Era stato accusato di aver istigato la dottoressa Giulia Cusmano a certificare falsamente patologie che lo riguardavano per essere autorizzato, durante gli arresti domiciliari, a recarsi a Santa Cesarea Terme per le cure termali. Ma il Tribunale di Potenza oggi ha prosciolto il Giudice Pietro Errede, dichiarando il non luogo a procedere nei confronti del magistrato e del suo medico curante. I fatti in questione si riferiscono a settembre dello scorso anno, quando Errede era sottoposto a misura cautelare a seguito di una inchiesta della guardia di finanza.
Secondo l’accusa il magistrato, simulando patologie inesistenti avrebbe spinto la dottoressa Cusmano ad attestare la necessità delle cure termali bagno e fango terapiche.

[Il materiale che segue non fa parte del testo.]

This design comes from an exercise in tuning for small area, a short achievable clock period and few clock cycles per item on the open sky130 flow, not from production work.
The RTL was checked by simulation tests, not by an equivalence proof against the original design.
Power figures rest on the tool's default switching activity, not on a simulated workload.

<file path="flow/config.mk">
export PLATFORM = sky130hd
export DESIGN_NAME = dtl_fec_tx
export DESIGN_NICKNAME = dtl_fec_tx
export VERILOG_FILES = /design/flow/design.v
export SDC_FILE = /design/flow/constraint.sdc
export NUM_CORES = 4
export LEC_CHECK = 0
export CAP_MARGIN = 20
export CORE_MARGIN = 2
export CORE_UTILIZATION = 40
export SLEW_MARGIN = 20
</file>
<file path="flow/constraint.sdc">
create_clock -name core_clock -period 7.0 [get_ports {clk}]
set_input_delay 1.4000 -clock core_clock [delete_from_list [all_inputs] [get_ports {clk}]]
set_output_delay 1.4000 -clock core_clock [all_outputs]
set_load 0.01 [all_outputs]
</file>
<file path="flow/design.v">
module dtl_fec_tx (
    input  wire        clk,
    input  wire        rst,
    input  wire        cmd_valid,
    output wire        cmd_ready,
    input  wire        cmd_op,          
    input  wire [7:0]  push_data,       
    input  wire [3:0]  push_cnt,        
    input  wire [3:0]  bld_mod,         
    input  wire [3:0]  bld_fec,         
    input  wire [7:0]  bld_flen,        
    input  wire [15:0] cfg_floor,
    input  wire [15:0] cfg_maxempty,
    output reg         pay_valid,
    output reg  [15:0] pay_data,        
    output reg         frm_valid,
    output wire [11:0] frm_plen,
    output wire [11:0] frm_seq,
    output wire [3:0]  frm_fec,
    output reg  [7:0]  frm_cwid,
    output wire [13:0] frm_off,
    output wire [13:0] frm_short,
    output reg         frm_stop,
    output wire        frm_rem_pend
);
    integer i, j;
    function [3:0] f_u(input [1:0] bm1, input [3:0] t);
        begin
            f_u = 4'd0;
            for (j = 0; j < 64; j = j + 1)
                if ({bm1, t} == j[5:0]) f_u = ((j % 16) + (j / 16)) / ((j / 16) + 1);
        end
    endfunction
    function [1:0] f_r(input [1:0] bm1, input [3:0] t);
        begin
            f_r = 2'd0;
            for (j = 0; j < 64; j = j + 1)
                if ({bm1, t} == j[5:0])
                    f_r = (((j % 16) + (j / 16)) / ((j / 16) + 1)) * ((j / 16) + 1) - (j % 16);
        end
    endfunction
    function [5:0] f_cw(input cc2, input [1:0] r, input [1:0] bm1);
        begin
            f_cw = 6'd0;
            for (j = 0; j < 32; j = j + 1)
                if ({cc2, r, bm1} == j[4:0])
                    f_cw = {4'(((((j / 16) ? 10 : 8) - ((j / 4) % 4)) + (j % 4)) / ((j % 4) + 1)),
                            2'((((((j / 16) ? 10 : 8) - ((j / 4) % 4)) + (j % 4)) / ((j % 4) + 1)) * ((j % 4) + 1)
                               - (((j / 16) ? 10 : 8) - ((j / 4) % 4)))};
        end
    endfunction
    reg [127:0] q;               
    reg [7:0]   level;
    reg         rem_pend;
    reg [8:0]   rem_bits;        
    reg [3:0]   rem_len;
    reg [3:0]   rem_off;
    reg         rem_c2;          
    reg [7:0]   next_cw;         
    reg [11:0]  frame_no;
    reg [15:0]  empty_cnt;
    reg         busy;            
    reg         flush;           
    reg [1:0]   bm1;             
    reg [3:0]   need;            
    reg         c2;              
    reg [11:0]  sp;              
    reg         sp_ltn;          
    reg         sp_ltneed;       
    reg [1:0]   rfree;           
    reg [9:0]   psym;            
    reg [7:0]   flen4;           
    reg [15:0]  acc;             
    reg [3:0]   wcnt;
    reg [3:0]   off_h;
    reg [2:0]   short_h;
    assign cmd_ready    = !busy && !flush;
    assign frm_plen     = {2'b00, psym};
    assign frm_seq      = frame_no;
    assign frm_fec      = c2 ? 4'd2 : 4'd1;
    assign frm_off      = {10'd0, off_h};
    assign frm_short    = {11'd0, short_h};
    assign frm_rem_pend = rem_pend;
    wire acc_cmd  = cmd_valid && cmd_ready;
    wire do_push  = acc_cmd && !cmd_op;
    wire do_build = acc_cmd && cmd_op;
    reg [7:0] pb;
    always @* begin
        for (i = 0; i < 8; i = i + 1)
            pb[i] = (i < push_cnt) ? push_data[7 - i] : 1'b0;
    end
    wire push_ok = (push_cnt != 4'd0) && (push_cnt <= 4'd8) &&
                   ({1'b0, level} + {5'd0, push_cnt} <= 9'd128);
    wire ins_en  = do_push && push_ok && !rst;
    wire [15:0] pch = {8'd0, pb & {8{ins_en}}} << level[2:0];
    reg  [15:0] bsel;            
    always @* begin
        for (i = 0; i < 16; i = i + 1)
            bsel[i] = (level[6:3] == i);
    end
    reg  [127:0] ins;
    always @* begin
        for (i = 0; i < 128; i = i + 1)
            ins[i] = (bsel[i >> 3] & pch[i & 7]) |
                     (((i >> 3) != 0) ? (bsel[(i >> 3) - 1] & pch[8 + (i & 7)]) : 1'b0);
    end
    function [9:0] f_enc(input cc2, input [5:0] x);
        f_enc = cc2 ? {x[0] ^ x[2] ^ x[4], x[4] ^ x[5], x[2] ^ x[3], x[0] ^ x[1], x[5:0]}
                    : {2'b00, ~x[3:0], x[3:0]};
    endfunction
    wire [1:0] a_bm1 = bld_mod[1:0] - 2'd1;
    wire       a_c2f = bld_fec[1];                   
    wire       fl1   = (bld_flen == 8'd1);
    wire       fl2   = (bld_flen == 8'd2);
    wire       c_is4 = fl1 && (a_bm1 == 2'd0);
    wire       c_is8 = (fl1 && (a_bm1 == 2'd1)) || (fl2 && (a_bm1 == 2'd0));
    reg  [11:0] cap;                                 
    always @* begin
        case (a_bm1)
            2'd0: cap = {2'b00, bld_flen, 2'b00};
            2'd1: cap = {1'b0, bld_flen, 3'b000};
            2'd2: cap = {2'b00, bld_flen, 2'b00} + {1'b0, bld_flen, 3'b000};
            default: cap = {bld_flen, 4'b0000};
        endcase
    end
    wire       a_lvl0  = (level == 8'd0);
    wire       a_rpart = (c_is4 && rem_len > 4'd4) || (c_is8 && rem_len > 4'd8);
    wire [3:0] a_t     = a_rpart ? (c_is4 ? 4'd4 : 4'd8) : rem_len;
    wire [3:0] a_n     = a_c2f ? 4'd10 : 4'd8;
    wire [3:0] a_k     = a_c2f ? 4'd6 : 4'd4;
    wire       a_split = c_is4 || (c_is8 && a_c2f);
    wire [9:0] a_enc   = f_enc(a_c2f, q[5:0]);
    wire       a_short = (level < {4'd0, a_k});
    function f_room(input l1, input l2, input [1:0] bm, input [3:0] t);
        f_room = l1 ? (t <= 3 * (bm + 1)) : l2 ? (t <= 7 * (bm + 1)) : 1'b1;
    endfunction
    reg  [9:0] a_bits;
    reg  [3:0] a_len;
    reg        a_last;
    always @* begin
        if (rem_pend) begin
            a_bits = {1'b0, rem_bits & (a_rpart ? (c_is4 ? 9'h00F : 9'h0FF) : 9'h1FF)};
            a_len  = a_t;
            a_last = a_rpart || (rem_c2 != a_c2f) || a_lvl0 || !f_room(fl1, fl2, a_bm1, a_t);
        end else if (!a_lvl0) begin
            a_bits = a_split ? (a_enc & (c_is4 ? 10'h00F : 10'h0FF)) : a_enc;
            a_len  = a_split ? (c_is4 ? 4'd4 : 4'd8) : a_n;
            a_last = a_split || (level <= {4'd0, a_k}) || !f_room(fl1, fl2, a_bm1, a_n);
        end else begin
            a_bits = 10'd0;
            a_len  = 4'd0;
            a_last = 1'b1;
        end
    end
    wire        a_cw = !rem_pend && !a_lvl0;
    wire [3:0]  a_u  = f_u(a_bm1, a_len);
    wire [1:0]  a_r  = f_r(a_bm1, a_len);
    wire [11:0] a_sp = cap - {8'd0, a_len};
    wire [3:0]  a_nf = (rem_pend ? rem_c2 : a_c2f) ? 4'd10 : 4'd8;    
    wire [3:0]  a_need = a_nf + {2'b00, a_bm1} + 4'd1;
    wire [3:0] b_n     = c2 ? 4'd10 : 4'd8;
    wire [3:0] b_k     = c2 ? 4'd6 : 4'd4;
    wire       sp_hi   = (sp[11:4] != 8'd0);
    wire       b_split = sp_ltn;
    wire [9:0] b_enc   = f_enc(c2, q[5:0]);
    reg  [9:0] b_mask;
    always @* begin
        for (i = 0; i < 10; i = i + 1)
            b_mask[i] = (i < sp[3:0]);
    end
    wire [3:0] b_len   = b_split ? sp[3:0] : b_n;
    wire       b_last  = b_split || (level <= {4'd0, b_k}) ||
                         sp_ltneed;
    wire [5:0] b_ur    = f_cw(c2, rfree, bm1);
    wire [3:0] b_u     = b_ur[5:2];
    wire [1:0] b_r     = b_split ? 2'd0 : b_ur[1:0];
    wire       b_short = (level < {4'd0, b_k});
    wire [11:0] b_sp   = sp - {8'd0, b_n};
    wire [9:0]  cbits = b_split ? (b_enc & b_mask) : b_enc;
    wire [25:0] comb  = {10'd0, acc} | ({16'd0, cbits} << wcnt);
    wire [5:0]  tw0   = {2'b00, wcnt} + {2'b00, b_len};
    wire [5:0]  tw1   = {2'b00, wcnt} + {2'b00, b_len} + {4'd0, b_r};
    wire [5:0]  tw    = b_last ? tw1 : tw0;
    wire        wfull = tw[4];    
    wire        empty    = ({8'd0, level} < cfg_floor);
    wire [15:0] ecnt_inc = empty_cnt + {15'd0, (empty_cnt != 16'hFFFF)};
    wire        stop_e   = (cfg_maxempty != 16'hFFFF) && (empty_cnt >= cfg_maxempty);
    wire sh_cw = busy || (do_build && a_cw);
    wire sh_c2 = busy ? c2 : a_c2f;
    always @(posedge clk) begin
        pay_valid <= 1'b0;
        frm_valid <= 1'b0;
        q <= (q & {128{!rst && !sh_cw}}) |
             ({4'd0, q[127:4]} & {128{!rst && sh_cw && !sh_c2}}) |
             ({6'd0, q[127:6]} & {128{!rst && sh_cw && sh_c2}}) |
             ins;
        if (frm_valid)
            frame_no <= frame_no + 12'd1;
        if (do_push && push_ok)
            level <= level + {4'd0, push_cnt};
        if (do_build) begin
            bm1       <= a_bm1;
            need      <= a_need;
            sp_ltn    <= (a_sp < {8'd0, a_nf});
            sp_ltneed <= (a_sp < {8'd0, a_need});
            flen4     <= bld_flen;
            c2        <= rem_pend ? rem_c2 : a_c2f;
            frm_cwid  <= next_cw - {7'd0, rem_pend};
            off_h     <= rem_pend ? rem_off : 4'd0;
            empty_cnt <= empty ? ecnt_inc : 16'd0;
            frm_stop  <= empty && stop_e;
            short_h   <= (a_cw && a_short) ? a_k[2:0] - level[2:0] : 3'd0;
            sp        <= a_sp;
            rfree     <= a_r;
            psym      <= {6'd0, a_u};
            if (rem_pend) begin
                if (a_rpart) begin
                    rem_bits <= c_is4 ? {4'd0, rem_bits[8:4]} : {8'd0, rem_bits[8]};
                    rem_len  <= rem_len - (c_is4 ? 4'd4 : 4'd8);
                    rem_off  <= rem_off + (c_is4 ? 4'd4 : 4'd8);
                end else begin
                    rem_pend <= 1'b0;
                end
            end else if (a_cw) begin
                level   <= a_short ? 8'd0 : level - {4'd0, a_k};
                next_cw <= next_cw + 8'd1;
                if (a_split) begin
                    rem_pend <= 1'b1;
                    rem_bits <= c_is4 ? a_enc[9:4] : {7'd0, a_enc[9:8]};
                    rem_len  <= a_n - (c_is4 ? 4'd4 : 4'd8);
                    rem_off  <= c_is4 ? 4'd4 : 4'd8;
                    rem_c2   <= a_c2f;
                end
            end
        end
        if (busy) begin
            sp      <= b_sp;
            sp_ltn    <= (b_sp < {8'd0, b_n});
            sp_ltneed <= (b_sp < {8'd0, need});
            rfree   <= b_r;
            psym    <= b_split ? {flen4, 2'b00} : psym + {6'd0, b_u};
            level   <= b_short ? 8'd0 : level - {4'd0, b_k};
            next_cw <= next_cw + 8'd1;
            short_h <= b_short ? b_k[2:0] - level[2:0] : 3'd0;
            if (b_split) begin
                rem_pend <= 1'b1;
                rem_bits <= b_enc[9:1] >> (sp[3:0] - 4'd1);
                rem_len  <= b_n - sp[3:0];
                rem_off  <= sp[3:0];
                rem_c2   <= c2;
            end
        end
        if (busy) begin
            busy <= !b_last;
            pay_data <= comb[15:0];
            if (wfull) begin
                pay_valid <= 1'b1;
                acc  <= comb[25:16];
                wcnt <= tw[3:0];
                if (b_last) begin
                    if (tw[3:0] != 4'd0) flush <= 1'b1;
                    else begin
                        frm_valid <= 1'b1;
                        acc  <= 16'd0;
                    end
                end
            end else if (b_last) begin
                pay_valid <= (tw != 6'd0);
                frm_valid <= 1'b1;
                acc  <= 16'd0;
                wcnt <= 4'd0;
            end else begin
                acc  <= comb[15:0];
                wcnt <= tw[3:0];
            end
        end else if (do_build) begin
            busy     <= !a_last;
            pay_data <= {6'd0, a_bits};
            if (a_last) begin
                pay_valid <= (a_len != 4'd0);
                frm_valid <= 1'b1;
            end else begin
                acc  <= {6'd0, a_bits};
                wcnt <= a_len;
            end
        end
        if (flush) begin
            pay_valid <= 1'b1;
            pay_data  <= acc;
            frm_valid <= 1'b1;
            flush <= 1'b0;
            acc  <= 16'd0;
            wcnt <= 4'd0;
        end
        if (rst) begin
            busy      <= 1'b0;
            flush     <= 1'b0;
            pay_valid <= 1'b0;
            frm_valid <= 1'b0;
            level     <= 8'd0;
            rem_pend  <= 1'b0;
            next_cw   <= 8'd0;
            frame_no  <= 12'd0;
            empty_cnt <= 16'd0;
            acc       <= 16'd0;
            wcnt      <= 4'd0;
        end
    end
endmodule
</file>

Errede, producendo documentazione medica specifica, ha dimostrato l’infondatezza dell’accusa, dimostrando invece la necessità di quei trattamenti. Questi certificati medici sono stati ritenuti veritieri anche dalla giudice dell’udienza predibattimentale, che non ha così disposto il giudizio, dal momento che è emerso che le cure erano effettivamente supportate da necessità terapeutiche.
Alla luce del proscioglimento odierno, il magistrato ha commentato “come il Pm abbia perso una occasione per dimostrare di essere organo di giustizia così come la Costituzione vuole, muovendosi anche in questo caso nelle indagini con pregiudizio ed accanimento, come dimostrato anche dalle vicende legate agli insulti omofobi nella denominazione dei brogliacci intercettazioni che lo riguardavano e per le quali pende giudizio civile risarcitorio al Tribunale di Catanzaro (competente sui magistrati lucani)”.